Dust mitigation from inclined hydrophobic and hydrophilic surfaces under electrostatic repulsion

Dynamics of dust mitigation from inclined hydrophilic/hydrophobic glass surfaces are examined after introducing the electrostatic repulsion. Glass surfaces are hydrophobized via coating by functionalized nano-silica particles. An electronic circuit and electrostatic plate were constructed to create electrostatic force mitigating the dust particles from the surface. A high speed recording system is used to track and record the motion of the inflight particles repelled from the surfaces. Adhesion of dust on the hydrophilic/hydrophobic glasses is assessed using the atomic force microscopy technique. The surface of the samples is tilted to monitor the influence of surface tilting on: i) dynamics of the inflight particles, ii) dust mitigation rate, iii) and optical characteristics of surfaces prior and after particle repelling. The findings reveal that hydrophobizing the sample surfaces reduces the particle adhesion on the sample surfaces and the force of adhesion remains larger for small particle (0.8 mu m) than that of the large size particle (10 mu m), which is because of the large interfacial force created between the low dimensional particles and the sample surface.

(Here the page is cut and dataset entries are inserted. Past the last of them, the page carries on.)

<file path="config.mk">
export PLATFORM = sky130hd
export DESIGN_NAME = kd_tree_controller
export DESIGN_NICKNAME = d
export VERILOG_FILES = /design/src/rtl/kd_ctrl_pkg.sv /design/src/rtl/ctrl_sync_fifo.sv /design/src/rtl/kd_tree_controller.sv
export SDC_FILE = /design/constraint.sdc
export NUM_CORES = 1
export LEC_CHECK = 0
export ABC_AREA = 1
export CAP_MARGIN = 30
export CORE_ASPECT_RATIO = 0.8
export CORE_MARGIN = 3
export CORE_UTILIZATION = 45
export CTS_BUF_LIST = sky130_fd_sc_hd__clkbuf_8 sky130_fd_sc_hd__clkbuf_16
export CTS_CLUSTER_SIZE = 8
export DETAILED_ROUTE_END_ITERATION = 8
export DONT_BUFFER_PORTS = 1
export GPL_TIMING_DRIVEN = 0
export PLACE_DENSITY = 0.66
export SYNTH_ARGS = -nofsm -noshare
export SYNTH_HDL_FRONTEND = slang
export SYNTH_HIERARCHICAL = 1
export SYNTH_SLANG_ARGS = --single-unit
export TNS_END_PERCENT = 50
</file>
<file path="constraint.sdc">
create_clock -name clk -period 3.7 [get_ports clk]
set_input_delay 0.37 -clock clk [delete_from_list [all_inputs] [get_ports clk]]
set_output_delay 0.37 -clock clk [all_outputs]
set_load 0.05 [all_outputs]
</file>
==> src/rtl/add_seq_pkg.sv <==
// add_seq_pkg: shared types and defaults for the byte-serial add sequencer.
//   state_e   - sequencer FSM states
//   req_id_t  - requester identifier (0 or 1)
//   DefW      - default adder slice width
//   DefNbytes - default number of slices per operand
package add_seq_pkg;

   localparam int unsigned DefW      = 8;
   localparam int unsigned DefNbytes = 4;

   typedef logic req_id_t;

   typedef enum logic [1:0] {
      StIdle = 2'd0,
      StRun  = 2'd1,
      StDone = 2'd2
   } state_e;

endpackage

==> src/rtl/add_sequencer_if.sv <==
// add_sequencer_if: request, result and status signals of the add sequencer.
//   req0_* / req1_* - valid/ready request channels with operands a, b and carry-in
//   res_*           - valid/ready result channel: sum, carry-out, owning requester id
//   busy            - engine not idle
// Modports: master = requesters plus result consumer, slave = the sequencer.
interface add_sequencer_if #(
   parameter int unsigned W      = 8,
   parameter int unsigned NBYTES = 4
);
   import add_seq_pkg::*;

   logic                  req0_valid;
   logic                  req0_ready;
   logic [W*NBYTES-1:0]   req0_a;
   logic [W*NBYTES-1:0]   req0_b;
   logic                  req0_cin;

   logic                  req1_valid;
   logic                  req1_ready;
   logic [W*NBYTES-1:0]   req1_a;
   logic [W*NBYTES-1:0]   req1_b;
   logic                  req1_cin;

   logic                  res_valid;
   logic                  res_ready;
   logic [W*NBYTES-1:0]   res_sum;
   logic                  res_cout;
   req_id_t               res_id;

   logic                  busy;

   modport master (
      output req0_valid, req0_a, req0_b, req0_cin,
      output req1_valid, req1_a, req1_b, req1_cin,
      output res_ready,
      input  req0_ready, req1_ready,
      input  res_valid, res_sum, res_cout, res_id, busy
   );

   modport slave (
      input  req0_valid, req0_a, req0_b, req0_cin,
      input  req1_valid, req1_a, req1_b, req1_cin,
      input  res_ready,
      output req0_ready, req1_ready,
      output res_valid, res_sum, res_cout, res_id, busy
   );

endinterface

==> src/rtl/adder_slice.sv <==
// adder_slice: combinational W-bit adder, a + b + carry-in.
//   a_i, b_i  - operand slices
//   cin_i     - carry in
//   sum_o     - W-bit sum
//   cout_o    - carry out
module adder_slice #(
   parameter int unsigned W = 8
) (
   input  logic [W-1:0] a_i,
   input  logic [W-1:0] b_i,
   input  logic         cin_i,
   output logic [W-1:0] sum_o,
   output logic         cout_o
);

   logic [W:0] full;

   assign full   = {1'b0, a_i} + {1'b0, b_i} + {{W{1'b0}}, cin_i};
   assign sum_o  = full[W-1:0];
   assign cout_o = full[W];

endmodule

==> src/rtl/add_sequencer.sv <==
// add_sequencer: shares one W-bit adder slice between two requesters and walks a
// W*NBYTES-bit add through it LSB byte first, one byte per cycle.
//   clk  - clock, rising edge
//   rst  - asynchronous active-high reset; discards any in-flight operation
//   bus  - add_sequencer_if slave: two request channels, one tagged result channel, busy
module add_sequencer
   import add_seq_pkg::*;
#(
   parameter int unsigned W      = DefW,
   parameter int unsigned NBYTES = DefNbytes
) (
   input  logic           clk,
   input  logic           rst,
   add_sequencer_if.slave bus
);

   localparam int unsigned OpW   = W * NBYTES;
   localparam int unsigned KW    = (NBYTES > 1) ? $clog2(NBYTES) : 1;
   localparam logic [KW-1:0] KLast = KW'(NBYTES - 1);

   state_e          state_q, state_d;
   logic [KW-1:0]   k_q, k_d;
   req_id_t         last_id_q, last_id_d;
   req_id_t         id_q, id_d;
   logic [OpW-1:0]  a_q, a_d;
   logic [OpW-1:0]  b_q, b_d;
   logic [OpW-1:0]  sum_q, sum_d;
   logic            carry_q, carry_d;

   // Arbiter: lone requester always wins, contention goes to the one not served last.
   logic    gnt_valid;
   req_id_t gnt_id;

   always_comb begin
      gnt_valid = bus.req0_valid | bus.req1_valid;
      gnt_id    = 1'b0;
      if (bus.req0_valid && bus.req1_valid) begin
         gnt_id = ~last_id_q;
      end else if (bus.req1_valid) begin
         gnt_id = 1'b1;
      end
   end

   // Reset gates the handshake so ready stays low while rst is held.
   logic hs;
   assign hs = (state_q == StIdle) && gnt_valid && !rst;

   logic [OpW-1:0] sel_a, sel_b;
   logic           sel_cin;

   assign sel_a   = gnt_id ? bus.req1_a   : bus.req0_a;
   assign sel_b   = gnt_id ? bus.req1_b   : bus.req0_b;
   assign sel_cin = gnt_id ? bus.req1_cin : bus.req0_cin;

   logic [W-1:0] slice_a, slice_b, slice_sum;
   logic         slice_cout;

   assign slice_a = a_q[k_q*W +: W];
   assign slice_b = b_q[k_q*W +: W];

   adder_slice #(
      .W (W)
   ) u_slice (
      .a_i    (slice_a),
      .b_i    (slice_b),
      .cin_i  (carry_q),
      .sum_o  (slice_sum),
      .cout_o (slice_cout)
   );

   always_comb begin
      state_d   = state_q;
      k_d       = k_q;
      last_id_d = last_id_q;
      id_d      = id_q;
      a_d       = a_q;
      b_d       = b_q;
      sum_d     = sum_q;
      carry_d   = carry_q;

      unique case (state_q)
         StIdle: begin
            if (hs) begin
               a_d       = sel_a;
               b_d       = sel_b;
               carry_d   = sel_cin;
               id_d      = gnt_id;
               last_id_d = gnt_id;
               k_d       = '0;
               sum_d     = '0;
               state_d   = StRun;
            end
         end
         StRun: begin
            sum_d[k_q*W +: W] = slice_sum;
            carry_d           = slice_cout;
            if (k_q == KLast) begin
               k_d     = '0;
               state_d = StDone;
            end else begin
               k_d = k_q + KW'(1);
            end
         end
         StDone: begin
            if (bus.res_ready) begin
               state_d = StIdle;
            end
         end
         default: begin
            state_d = StIdle;
         end
      endcase
   end

   always_ff @(posedge clk or posedge rst) begin
      if (rst) begin
         state_q   <= StIdle;
         k_q       <= '0;
         last_id_q <= 1'b1;
         id_q      <= 1'b0;
         a_q       <= '0;
         b_q       <= '0;
         sum_q     <= '0;
         carry_q   <= 1'b0;
      end else begin
         state_q   <= state_d;
         k_q       <= k_d;
         last_id_q <= last_id_d;
         id_q      <= id_d;
         a_q       <= a_d;
         b_q       <= b_d;
         sum_q     <= sum_d;
         carry_q   <= carry_d;
      end
   end

   // Result fields read as zero outside DONE so partial sums never leak out.
   logic done;
   assign done = (state_q == StDone);

   assign bus.req0_ready = hs && (gnt_id == 1'b0);
   assign bus.req1_ready = hs && (gnt_id == 1'b1);
   assign bus.res_valid  = done;
   assign bus.res_sum    = done ? sum_q : '0;
   assign bus.res_cout   = done & carry_q;
   assign bus.res_id     = done & id_q;
   assign bus.busy       = (state_q != StIdle);

endmodule
==> src/flat_wrapper.sv <==
// flat-port wrapper written by rule: the top's interface ports become plain ports
module add_sequencer_flat import add_seq_pkg::*;
#(
   parameter int unsigned W      = DefW,
   parameter int unsigned NBYTES = DefNbytes
)
  (clk, rst, bus_req0_valid, bus_req0_a, bus_req0_b, bus_req0_cin, bus_req1_valid, bus_req1_a, bus_req1_b, bus_req1_cin, bus_res_ready, bus_req0_ready, bus_req1_ready, bus_res_valid, bus_res_sum, bus_res_cout, bus_res_id, bus_busy);
  add_sequencer_if #(.W(W), .NBYTES(NBYTES)) bus_i ();
  input  logic clk;
  input  logic rst;
  input wire logic [$bits(bus_i.req0_valid)-1:0] bus_req0_valid;
  input wire logic [$bits(bus_i.req0_a)-1:0] bus_req0_a;
  input wire logic [$bits(bus_i.req0_b)-1:0] bus_req0_b;
  input wire logic [$bits(bus_i.req0_cin)-1:0] bus_req0_cin;
  input wire logic [$bits(bus_i.req1_valid)-1:0] bus_req1_valid;
  input wire logic [$bits(bus_i.req1_a)-1:0] bus_req1_a;
  input wire logic [$bits(bus_i.req1_b)-1:0] bus_req1_b;
  input wire logic [$bits(bus_i.req1_cin)-1:0] bus_req1_cin;
  input wire logic [$bits(bus_i.res_ready)-1:0] bus_res_ready;
  output wire logic [$bits(bus_i.req0_ready)-1:0] bus_req0_ready;
  output wire logic [$bits(bus_i.req1_ready)-1:0] bus_req1_ready;
  output wire logic [$bits(bus_i.res_valid)-1:0] bus_res_valid;
  output wire logic [$bits(bus_i.res_sum)-1:0] bus_res_sum;
  output wire logic [$bits(bus_i.res_cout)-1:0] bus_res_cout;
  output wire logic [$bits(bus_i.res_id)-1:0] bus_res_id;
  output wire logic [$bits(bus_i.busy)-1:0] bus_busy;
  assign bus_i.req0_valid = bus_req0_valid;
  assign bus_i.req0_a = bus_req0_a;
  assign bus_i.req0_b = bus_req0_b;
  assign bus_i.req0_cin = bus_req0_cin;
  assign bus_i.req1_valid = bus_req1_valid;
  assign bus_i.req1_a = bus_req1_a;
  assign bus_i.req1_b = bus_req1_b;
  assign bus_i.req1_cin = bus_req1_cin;
  assign bus_i.res_ready = bus_res_ready;
  assign bus_req0_ready = bus_i.req0_ready;
  assign bus_req1_ready = bus_i.req1_ready;
  assign bus_res_valid = bus_i.res_valid;
  assign bus_res_sum = bus_i.res_sum;
  assign bus_res_cout = bus_i.res_cout;
  assign bus_res_id = bus_i.res_id;
  assign bus_busy = bus_i.busy;
  add_sequencer #(.W(W), .NBYTES(NBYTES)) u_core (.clk(clk), .rst(rst), .bus(bus_i));
endmodule
==> config.mk <==
export PLATFORM = sky130hd
export DESIGN_NAME = add_sequencer_flat
export DESIGN_NICKNAME = d
export VERILOG_FILES = /design/src/rtl/add_seq_pkg.sv /design/src/rtl/add_sequencer_if.sv /design/src/rtl/adder_slice.sv /design/src/rtl/add_sequencer.sv /design/src/flat_wrapper.sv
export SDC_FILE = /design/constraint.sdc
export NUM_CORES = 1
export LEC_CHECK = 0
export CORE_ASPECT_RATIO = 0.7
export CORE_MARGIN = 2
export CORE_UTILIZATION = 39
export CTS_BUF_LIST = sky130_fd_sc_hd__clkbuf_16
export CTS_CLUSTER_DIAMETER = 120
export DETAILED_ROUTE_END_ITERATION = 8
export PLACE_DENSITY = 0.71
export SLEW_MARGIN = 30
export SYNTH_ARGS = -nofsm -noshare
export SYNTH_HDL_FRONTEND = slang
export SYNTH_SLANG_ARGS = --single-unit
==> constraint.sdc <==
create_clock -name clk -period 3.65 [get_ports clk]
set_input_delay 1.095 -clock clk [delete_from_list [all_inputs] [get_ports clk]]
set_output_delay 1.095 -clock clk [all_outputs]
set_load 0.02 [all_outputs]
### After elaboration in Yosys (flattened, before gate mapping)

Cells that the tools add are included.

* latch bits: 0
* memory bits (writable): 0
* memories kept: 0
* logic and storage cells: 57
* bits in read-only memories: 0
* output and inout bits: 38
* input bits: 135
* flip-flop bits (word level): 103

* reduce and logical (&&, ||, !) cells: 12
* $mul: 0
* div/mod/pow operators: 0
* add/sub/neg operators: 4
* shift operators: 4
* bitwise gates (word level): 5
* order comparisons: 0
* equality and inequality tests: 6
* mux-type cells: 18

Operator list (count)
* $mux W32: 4
* $pmux W32 S2: 1
* $shiftx A32 B6 Y8: 2
* $neg A5 Y34: 1
* $shift A8 B34 Y32 const A: 1
* $shiftx A8 B34 Y32: 1
* $bwmux W32: 1
* $mux W2: 5
* $add A8 B8 Y9: 1
* $add A9 B1 Y9: 1
* $pmux W2 S3: 1
* $logic_and A1 B1 Y1: 5
* $eq A2 B2 Y1 const B: 2
* $mux W1: 4
* $ne A2 B1 Y1 const B: 2
* $pmux W2 S2: 1
* $reduce_and A2 Y1: 2
* $reduce_bool A2 Y1: 2
* $reduce_and A3 Y1: 1
* $add A2 B1 Y2 const B: 1
* $and A1 B1 Y1: 2
* $eq A2 B1 Y1 const B: 1
* $logic_not A2 Y1: 1
* $ne A2 B2 Y1 const B: 1
* other kinds (4): 5

### Longest topological paths before layout

Gate-level depths: netlist of run 1.

* depth after elaboration: 6
* depth in mapped cells: 10
* depth with buffers taken out: 9

### Cells and area by module

Synthesis of run 1 repeated with hierarchy kept, for this count alone.

* cell total of the unflattened synthesis: 518
* area, all modules: 5569.1 um^2

By module, submodules not included
* add_sequencer: area an instance 5237.5 um^2, cells an instance 476, times used 1, seq. area each 2578.7 um^2
* adder_slice: area an instance 331.6 um^2, cells an instance 42, times used 1, seq. area each 0.0 um^2

### Worst setup path after synthesis of run 1

OpenSTA, ideal clock, no wires.

* path type: input port to output port
* from: in bus_req1_valid
* to: out bus_req0_ready
* data arrival time: 2190 ps
* path slack: 365 ps
* stages: 6
* data required time: 2555 ps
* buffers on the path: 3
* path through: nor2_1 -> or3_1 -> buf_6 -> buf_6 -> buf_6 -> nor2_1

* cells in the longest elaborated chain, start to end: 4
* elaborated cells on any way between the ends: 8
* classes of those cells: 2 x mux; 2 x bitwise; 4 x reduce/logical

Ends and longest elaborated chain
* start, declared: line flat_wrapper.sv:15 `input wire logic [$bits(bus_i.req1_valid)-1:0] bus_req1_valid;`
* $mux W1, or another cell as far along: line add_sequencer.sv:39 `end else if (bus.req1_valid) begin`
* $mux W1 / $logic_and A1 B1 Y1 (equally long branches): line add_sequencer.sv:37, add_sequencer.sv:46
* $not A1 Y1 / $logic_and A1 B1 Y1 (equally long branches): line add_sequencer.sv:141, add_sequencer.sv:46
* $logic_and A1 B1 Y1 (*): line add_sequencer.sv:141 `assign bus.req0_ready = hs && (gnt_id == 1'b0);`
* end, declared: line flat_wrapper.sv:20 `output wire logic [$bits(bus_i.req0_ready)-1:0] bus_req0_ready;`

Mark *: on every way between the ends. The rest lies on a longest branch, timed or not.

### Final worst setup path of run 1

Same ends and word-level chain as after synthesis.

==> metrics, run 1 <==
run status completed; Root Buffer Master sky130_fd_sc_hd__clkbuf_16; total congestion overflow 0; first-iteration detailed-routing DRC count 256; Syn Nets ~650; arrival time reported for the critical path endpoint roughly 2.5 ns; pre-CTS setup slack -0.4475 ns; most frequently used flop master after synthesis sky130_fd_sc_hd__dfrtp_1; number of rows created at floorplan 36; Worst Hold Class register to register; post-synthesis instance total approximately 500; most frequent standard cell in the layout excluding fill and tap cells sky130_fd_sc_hd__clkdlybuf4s50_1; Max Cap Violations 0; sum of routed wire length over all layers roughly 14 mm; Yosys Warn Count 0; clock buffer count from CTS 9; remaining max-slew budget at the tightest pin 48.92%; area of the mapped netlist 5458 sq um; Crit Path Category input pin to primary output; static leakage 3.387 nW; number of global-route vias before repair 4338; full die area 14970 sq um; Register Area 2579 sq um; global-route wire length before repair 22.65 mm; type of element capturing the critical path primary output; aggregate negative setup slack 0 ns; count of vias placed by the detailed router roughly 4300; Wirelength per Cell 16.28 microns; Layout Area Growth over Synthesis 40.07%; synthesized flop and latch total between 100 and 150; crit start category input pin; fin crit share a little over nine tenths; die width approximately 150 microns; post-layout utilization of the core between 50% and 60%; final weighted congestion in routability-driven placement about 0.81; H-tree lvl count 3; placed wire-length estimate 10.67 mm; largest buffer count on any clock path 2; required time worst endpoint between 2 and 3 ns; footprint of the multi-input gates about 2700 sq um; total core area 13780 sq um; number of flops mapped to enable cells by yosys 0; ratio of routed vias to standard cells 4.981; vertical die dimension 103.0 microns; mean cell area of the mapped netlist 10.89 sq um; share of flip-flops with an asynchronous set or reset 100.0%; hold buffers post-CTS 0; final hold violation count 0; Final Slew Violations 0; unrepaired setup endpoints after global routing no; clock sink total 103; upper clock frequency limit 280.1 MHz; number of I/O port buffers 172; PnR worst setup slack 0.08034 ns; clock tree from TritonCTS built; number of antenna violations at the first check in global routing 0; NumNets Final around 810; initial standard-cell utilization of the core 39.60%; critical path fanouts, max 2; Tmin final 3.570 ns; slew at the pin closest to its max-slew limit 0.7662 ns; clock slew at the register clock pins of the worst setup and hold paths 0.07 ns; Power Dens Cells 773.8 nW/um^2; antenna diode count 0; distinct cell type count after synthesis 44; later-pin clock latency in the skew report 0.35 ns; final number of setup-violating endpoints 0; Top Ports 173; maximum number of pins on one net before global-route repair 104; commonest non-fill, non-tap cells in the layout sky130_fd_sc_hd__clkdlybuf4s50_1 (169), sky130_fd_sc_hd__dfrtp_1 (102), sky130_fd_sc_hd__nand2_1 (73); share of final-layout standard cells stronger than drive strength 1 8.507%; number of filler cells placed in the layout ~1200; Antenna Nets Post-Route 0; total DRC errors in the routed layout 0; GRT Overall Usage between 10% and 20%; clock skew after layout 0.008295 ns; worst-case vdd ir drop 0.4710 mV; Seq/Total Area, Yosys 47.25%; number of iterations in the first detailed-routing pass 4
## report_power, final
group          switching, mW  internal (mW)  leakage (nW)  total (mW)
registers              0.313           1.64          1.32        1.95
logic                   1.76           1.28          1.93        3.04
clock network          0.449          0.471         0.136       0.920
total                   2.52           3.40          3.39        5.92
## synthesized netlist by cell type, types with 2 or more instances
master	count	area, sq um
sky130_fd_sc_hd__nor2b_1	3	18.77
sky130_fd_sc_hd__mux2i_1	65	650.6
sky130_fd_sc_hd__nand2_1	73	274.0
sky130_fd_sc_hd__inv_1	13	48.80
sky130_fd_sc_hd__a21oi_1	6	30.03
sky130_fd_sc_hd__a22o_1	28	245.2
sky130_fd_sc_hd__a21o_1	5	37.54
sky130_fd_sc_hd__a31oi_1	2	12.51
sky130_fd_sc_hd__nor3_2	2	20.02
sky130_fd_sc_hd__ha_1	11	137.6
sky130_fd_sc_hd__nor3_1	2	10.01
sky130_fd_sc_hd__buf_6	7	78.83
sky130_fd_sc_hd__o21ai_1	50	250.2
sky130_fd_sc_hd__dfrtp_1	102	2552
sky130_fd_sc_hd__buf_2	9	45.04
sky130_fd_sc_hd__clkbuf_1	14	52.55
sky130_fd_sc_hd__mux4_2	16	360.4
sky130_fd_sc_hd__buf_4	2	15.01
sky130_fd_sc_hd__o21ai_0	24	120.1
sky130_fd_sc_hd__nor2_1	6	22.52
sky130_fd_sc_hd__fa_1	2	40.04
sky130_fd_sc_hd__xnor2_1	3	26.28
sky130_fd_sc_hd__and2_1	35	219.0
## stage by stage
| step | hold WS [ns] | cells | area (sq um) | power (mW) |
|---|---|---|---|---|
| 3_3_place_gp | 0.4599 | 844 | 7360 | 4.869 |
| 2_1_floorplan | 0.4414 | 501 | 5461 | 3.996 |
| 5_1_grt | 0.5042 | 860 | 7645 | 6.356 |
| 6_report | 0.4789 | 860 | 7645 | 5.915 |
| 3_5_place_dp | 0.4694 | 844 | 7360 | 5.010 |
| 4_1_cts | 0.4855 | 860 | 7637 | 5.946 |
## sequential cells by signal (all words and copies together), names as in the netlist
signal and flops:
u_core.b_q 32, u_core.sum_q 32, u_core.state_q 2, u_core.k_q 2, u_core.last_id_q 1, u_core.a_q 32
u_core.id_q 1, u_core.carry_q 1
## worst paths after layout
kind | start | slack, ns | cells after the start | to
max | bus_req1_valid | 0.08 | 6 | bus_req0_ready
min | u_core.b_q[23] | 0.48 | 2 | u_core.b_q[23]
max reg2reg | u_core.k_q[1] | 0.45 | 9 | u_core.sum_q[14]
min reg2reg | u_core.b_q[23] | 0.48 | 2 | u_core.b_q[23]
max in group asynchronous | rst | 1.84 | 4 | u_core.a_q[25]
min in group asynchronous | rst | 1.38 | 4 | u_core.id_q
## cells by family (layout without fill, tap and decap cells)
| group | count (synthesis) | after routing | synth area share (%) |
|---|---|---|---|
| compound gates | 126 | 126 | 14.42 |
| fa+ha+maj | 13 | 13 | 3.255 |
| buf+inv | 46 | 215 | 4.470 |
| xor+xnor | 4 | 4 | 0.6420 |
| mux | 81 | 81 | 18.52 |
| flops | 103 | 103 | 47.25 |
| simple gates | 128 | 128 | 11.44 |
## critical path, stage by stage
cell                              delay, ns
sky130_fd_sc_hd__clkdlybuf4s50_1       0.48
sky130_fd_sc_hd__nor2_1                0.07
sky130_fd_sc_hd__or3_4                 0.37
sky130_fd_sc_hd__nor2_1                0.14
sky130_fd_sc_hd__buf_4                 0.17
sky130_fd_sc_hd__buf_4                 0.15
## layer usage
| metal | share of wire (%) | vias up | wire length, microns | track usage, % |
|---|---|---|---|---|
| li1 | - | 2104 | - | - |
| met1 | 47 | 2014 | 6572 | 25.85 |
| met2 | 46 | 150 | 6445 | 33.14 |
| met3 | 5.6 | 16 | 787 | 4.248 |
| met4 | 1.4 | 0 | 194 | 5.958 |
| met5 | 0 | - | 0 | 0 |
## cell type report
type | instances | share of cell area, %
multi-input combinational | 352 | 34.68
sequential | 103 | 33.73
timing repair buffer | 186 | 24.11
tap | 190 | 3.110
clock buffer | 9 | 2.946
clock inverter | 7 | 0.7365
inverter | 13 | 0.6874
## timing repair
| item | in CTS | in global routing |
|---|---|---|
| setup buffers | 0 | 0 |
| resized for setup | 3 | 2 |
| setup endpoints to repair | 2 | 2 |
Note: power is estimated with default switching activity, not from simulation.
==> run 2: changes to the inputs <==
--- a/config.mk
+++ b/config.mk
@@ -11,8 +11,10 @@
 export CTS_BUF_LIST = sky130_fd_sc_hd__clkbuf_16
 export CTS_CLUSTER_DIAMETER = 120
 export DETAILED_ROUTE_END_ITERATION = 8
-export PLACE_DENSITY = 0.71
+export DONT_BUFFER_PORTS = 1
+export PLACE_DENSITY = 0.54
 export SLEW_MARGIN = 30
 export SYNTH_ARGS = -nofsm -noshare
 export SYNTH_HDL_FRONTEND = slang
+export SYNTH_HIERARCHICAL = 1
 export SYNTH_SLANG_ARGS = --single-unit
==> run 2 against run 1 <==
Sequential power is 3% higher. Worst setup slack better by 0.58 ns. Wire length is 15% higher. First-iteration DRC count is 35% higher. Register-to-register slack better by 0.23 ns. Worst hold slack better by 0.010 ns. Non-clock buffer count is 173 lower. Combinational power is 2% higher. Clock-buffer cell count stayed put. Largest cell class unchanged.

The dust particle displacement alongside x, y, and x-axes increases for the hydrophobic surface onset of electrostatic excitation, which becomes more apparent for the tilted sample surfaces. Optical transmittance improves for the particle repelled from hydrophobic surfaces and it further improves as the surface tilting angle increases to 50 degrees.

Automated summary

This study examines the dynamics of dust mitigation from inclined hydrophilic/hydrophobic glass surfaces after introducing electrostatic repulsion. The findings suggest that hydrophobizing the surfaces reduces particle adhesion and the force of adhesion remains larger for smaller particles. Surface tilting influences the dynamics of inflight particles, dust mitigation rate, and optical characteristics of the surfaces.